I have just started learning python and struggling with this code. I have a dataframe which looks like shown in graph.
I want to find the first occurrence of the window in the dataframe which has certain number of values greater than threshold.
For Exmaple:
Let's say dataframe is 1000000 values in dimension. I want divide this in sliding window of 1000 and need to know whether this 1000 values alteast have 10 values which are greater than certain threshold. If first window (point 0-999) does not have the atleast 10 values greater than certain threshold, window will slide and consider values 1-1000. I have to find the index of the first occurrence of window which has atleast 10 values greater than threshold.

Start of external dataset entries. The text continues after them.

Context: an optimization exercise on an open-source flow, tuned for small area, a short achievable clock period and few clock cycles per item. The choices shown serve that exercise and are no tape-out recipe. At most, simulation tests tie the RTL to the original design; equivalence was not proved. No activity file was given, so power comes from the tool's default toggle rates.

oak:
Design dither_core, start of the top module:
module dither_core #(
    parameter ACC_CELLS = 24
) (
    input  wire        clk,
    input  wire        rst,           
    input  wire        start,
    input  wire [1:0]  mode,
    input  wire [3:0]  fmt,
    input  wire [15:0] org_x,
    input  wire [15:0] org_y,
    input  wire [15:0] tile_w,
    input  wire [15:0] tile_h,
    output wire        busy,
    input  wire        pix_valid,
    output wire        pix_ready,
    input  wire [7:0]  pix_b0,
    input  wire [7:0]  pix_b1,
    output reg         out_valid,
    input  wire        out_ready,
    output reg         out_dark
);
export LEC_CHECK = 0
export CAP_MARGIN = 20
export CORE_MARGIN = 2
export CORE_UTILIZATION = 60
export SLEW_MARGIN = 20
create_clock -name core_clock -period 35.0 [get_ports {clk}]
standard.sh (not shown) runs the stock make flow with config.mk's settings and CLKGATE_MAP_FILE= SYNTH_SCRIPT=/design/flow/synth_recipe.tcl, a recipe that flattens the netlist after the stock synthesis.
==> flow/flow/run.sh <==
#!/bin/bash
# Standard synthesis, then the standard layout with these changes: the
# port buffers are plain buffers rather than the default delay-cell buffers,
# repair_timing aims for a setup margin (flow/margin.txt) so the paths are
# sized for speed, and the clock tree is built with the options in
# flow/cts_args.txt (no dummy loads, smaller buffers).
set -euo pipefail
MARGIN=$(cat flow/margin.txt)
CTS=$(cat flow/cts_args.txt)
bash standard.sh synth > synth.log 2>&1
bash standard.sh "BUFFER_PORTS_ARGS=-buffer_cell sky130_fd_sc_hd__buf_2" \
    "SETUP_SLACK_MARGIN=$MARGIN" "CTS_ARGS=$CTS" finish > layout.log 2>&1
==> flow/flow/cts_args.txt <==
-sink_clustering_enable -repair_clock_nets -dont_use_dummy_load -buf_list {sky130_fd_sc_hd__clkbuf_16} -sink_clustering_size 30 -sink_clustering_max_diameter 80
==> flow/flow/margin.txt <==
27.0
oak ran to completion and came out clean on the timing, DRC and antenna checks.
Testbench counts of oak, summed over its fixed seeds: cycles 29,690, pixels 27,820.
Edits applied to the flow inputs when going from oak to pine:
- swapping 60 for 68 in CORE_UTILIZATION
==> results.txt <==
pine: no failed stages, no open violations at the end. Relative to oak, fraction of area in multi-input gates has increased by 0.16 points in pine. The maximum clock frequency of pine is lower than that of oak. pine reports a higher total global-route track usage than oak does. pine vs oak, final HPWL from detailed placement went up by about 1.3%. Power: pine draws less than oak. Compared with oak, pine shows a higher minimum period implied by the final worst setup slack. Going from oak to pine, number of tap cells added at floorplan shrinks by 13%.
> inputs changed (pine -> birch)
==> flow/flow/cts_args.txt <==
-sink_clustering_enable -repair_clock_nets -dont_use_dummy_load -buf_list {sky130_fd_sc_hd__clkbuf_8 sky130_fd_sc_hd__clkbuf_16} -sink_clustering_size 20 -sink_clustering_max_diameter 50
Result: PASS for each of pine and birch. pine and birch ended up with nearly the same area used by multi-input combinational logic. Comparing pine and birch, the lower final core utilization is on pine. Compared with pine, in birch share of layout cells above drive strength 1 shows an increase of 0.61 points, via count of the routed design shows an increase of 298, count of clock-net buffers in the final layout shows an increase of 17, buffer share of cell area shows no meaningful change, number of standard cells in the final layout excluding fillers shows an increase of 16. Total clock sinks: pine vs birch identical. Changes observed in birch relative to pine: register share of the cell area decreased 0.68 points; clock share of power increased 5.9 points. birch ends up with lower multi-input combinational area share than pine does.
Input changes introduced in maple (baseline for comparison: birch):
- CORE_UTILIZATION: 68 -> 60
==> results.txt <==
There was hardly any difference in combinational power share between maple and birch. Non-clock buffer count (lower): maple. Where clock power is concerned, birch is outperformed by maple. Any difference in sequential power between maple and birch is small enough to ignore. Comparing birch with maple, the final hold slack came out essentially unchanged. Diff birch..maple | adder-cell area share of the yosys netlist | unchanged. Comparing birch and maple, the lower register-to-register slack is on birch. Going from birch to maple, via count shrank by a few percent. Compared maple vs birch, and met3 track utilization from global routing is down in maple. Diff birch and maple: effective utilization at floorplan lower in maple. Final critical delay including setup and external delays down 0.0084 ns in maple wrt birch.
Here is what was changed in the inputs of cedar compared with maple.
==> flow/flow/cts_args.txt <==
-sink_clustering_enable -repair_clock_nets -dont_use_dummy_load -buf_list {sky130_fd_sc_hd__clkbuf_16} -sink_clustering_size 50 -sink_clustering_max_diameter 70
Results
In cedar the setup skew after layout turned out 0.020 ns higher than in maple.
Higher area of all placed cells without fillers was reported by maple, not cedar.
Re part of the power in combinational logic: maple was lower than cedar.
maple and cedar ended up with nearly the same fraction of the cycle the final worst path needs.
Summary of cedar over maple: clock-buffer cell count went down 11, slew at the pin closest to its max-slew limit went down 0.0053 ns, non-clock buffer count went up about 5%, setup slack went down 0.012 ns, number of cells on the worst reg-to-reg path held.
cedar consumes less power than maple does.
NOTE: flop-to-flop setup slack in cedar falls short of that of maple

---

Another version of the RTL of dither_core (not shown whole).
For scale: about 95 I/O pins, roughly 0.027 mm^2 of cells after synthesis.
==> flow/design.v (excerpt) <==
module dither_core #(
    parameter ACC_CELLS = 24
) (
    input  wire        clk,
    input  wire        rst,           
    input  wire        start,
    input  wire [1:0]  mode,
    input  wire [3:0]  fmt,
    input  wire [15:0] org_x,
    input  wire [15:0] org_y,
    input  wire [15:0] tile_w,
    input  wire [15:0] tile_h,
    output wire        busy,
    input  wire        pix_valid,
    output wire        pix_ready,
    input  wire [7:0]  pix_b0,
    input  wire [7:0]  pix_b1,
    output reg         out_valid,
    input  wire        out_ready,
    output reg         out_dark
);
export LEC_CHECK = 0
export CAP_MARGIN = 20
export CORE_MARGIN = 2
export CORE_UTILIZATION = 60
export SLEW_MARGIN = 20
create_clock -name core_clock -period 35.0 [get_ports {clk}]
==> flow/flow/cts_args.txt <==
-sink_clustering_enable -repair_clock_nets -dont_use_dummy_load
Scripts as last shown in full above: flow/flow/run.sh, flow/flow/margin.txt
The starting point finished clean.
Change:
==> flow/flow/cts_args.txt (replaced) <==
-sink_clustering_enable -repair_clock_nets -dont_use_dummy_load -buf_list {sky130_fd_sc_hd__clkbuf_8 sky130_fd_sc_hd__clkbuf_16} -sink_clustering_size 20 -sink_clustering_max_diameter 50
After rerunning:
- The new run ran to the end with no violations
- routed wire length falls by 0.88%
- via count shrinks by 0.81%
- critical path depth stays the same
- worst setup slack gets better by 0.013 ns
Function was not checked in any run of this note: the RTL went through the layout flow alone.

## port drivers added, routing unchanged
How much do the figures lean on ideal ports? The routed layouts below were timed once more, with nothing changed but the port constraints. Step 1, drivers: a clkbuf_16 drives clk and a buf_2 each remaining input, both assumed. Step 2, shift: input delay + t, output delay - t, t = (earliest + latest rising clock arrival at the registers) / 2. This alone moves slack from input paths to output paths. Slacks: ideal / step 1 / step 2; pairs: ideal / step 1.
| run | t (ns) | setup slack, ns | worst slew at a driven data input, ns |
|---|---|---|---|
| oak | 0.633 | 27.002 / 26.942 / 26.613 | 0.06 |
| pine | 0.617 | 26.971 / 26.911 / 26.657 | 0.05 |
| birch | 0.607 | 27.011 / 26.955 / 26.642 | 0.05 |
| maple | 0.603 | 27.019 / 26.961 / 26.647 | 0.06 |
| cedar | 0.646 | 27.007 / 26.946 / 26.611 | 0.06 |
| the first run of note 2 | 0.601 | 26.999 / 26.940 / 26.720 | 0.05 |
| the second run of note 2 | 0.612 | 27.012 / 26.950 / 26.698 | 0.05 |
After both steps every run listed still meets setup and hold. The setup slack of cedar, which loses most, moves by -0.061 ns with the drivers and by -0.396 ns with both steps.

Also as I am dealing here streaming data, I need to stop the search when such window in dataframe occurs.
I tried this code but getting key error and not able to solve the problem.
for i in np.arange(0,len(data)-999):
for j in np.arange(0,1000):
if data[i+j]>threshold:
var_count=var_count+1
if var_count>10:
print("Anomaly has occurred")
Sample data looks like this which has around 1.8 million rows.
Sample data could looke like this
data_sample=[1,1,0,0,0,2,1,1,1,1,1,2,1,1,1,1,1,1,2,1,2,2,1,0,0,2,2,2,2,1,1,1]
data_sample=pd.DataFrame(data_sample)
threshold=1
window=5
in that I need at least 2 values which are greater than 1
which would return the index 18 as at that index my window of length 5 has at least 2 values which are greater than 1.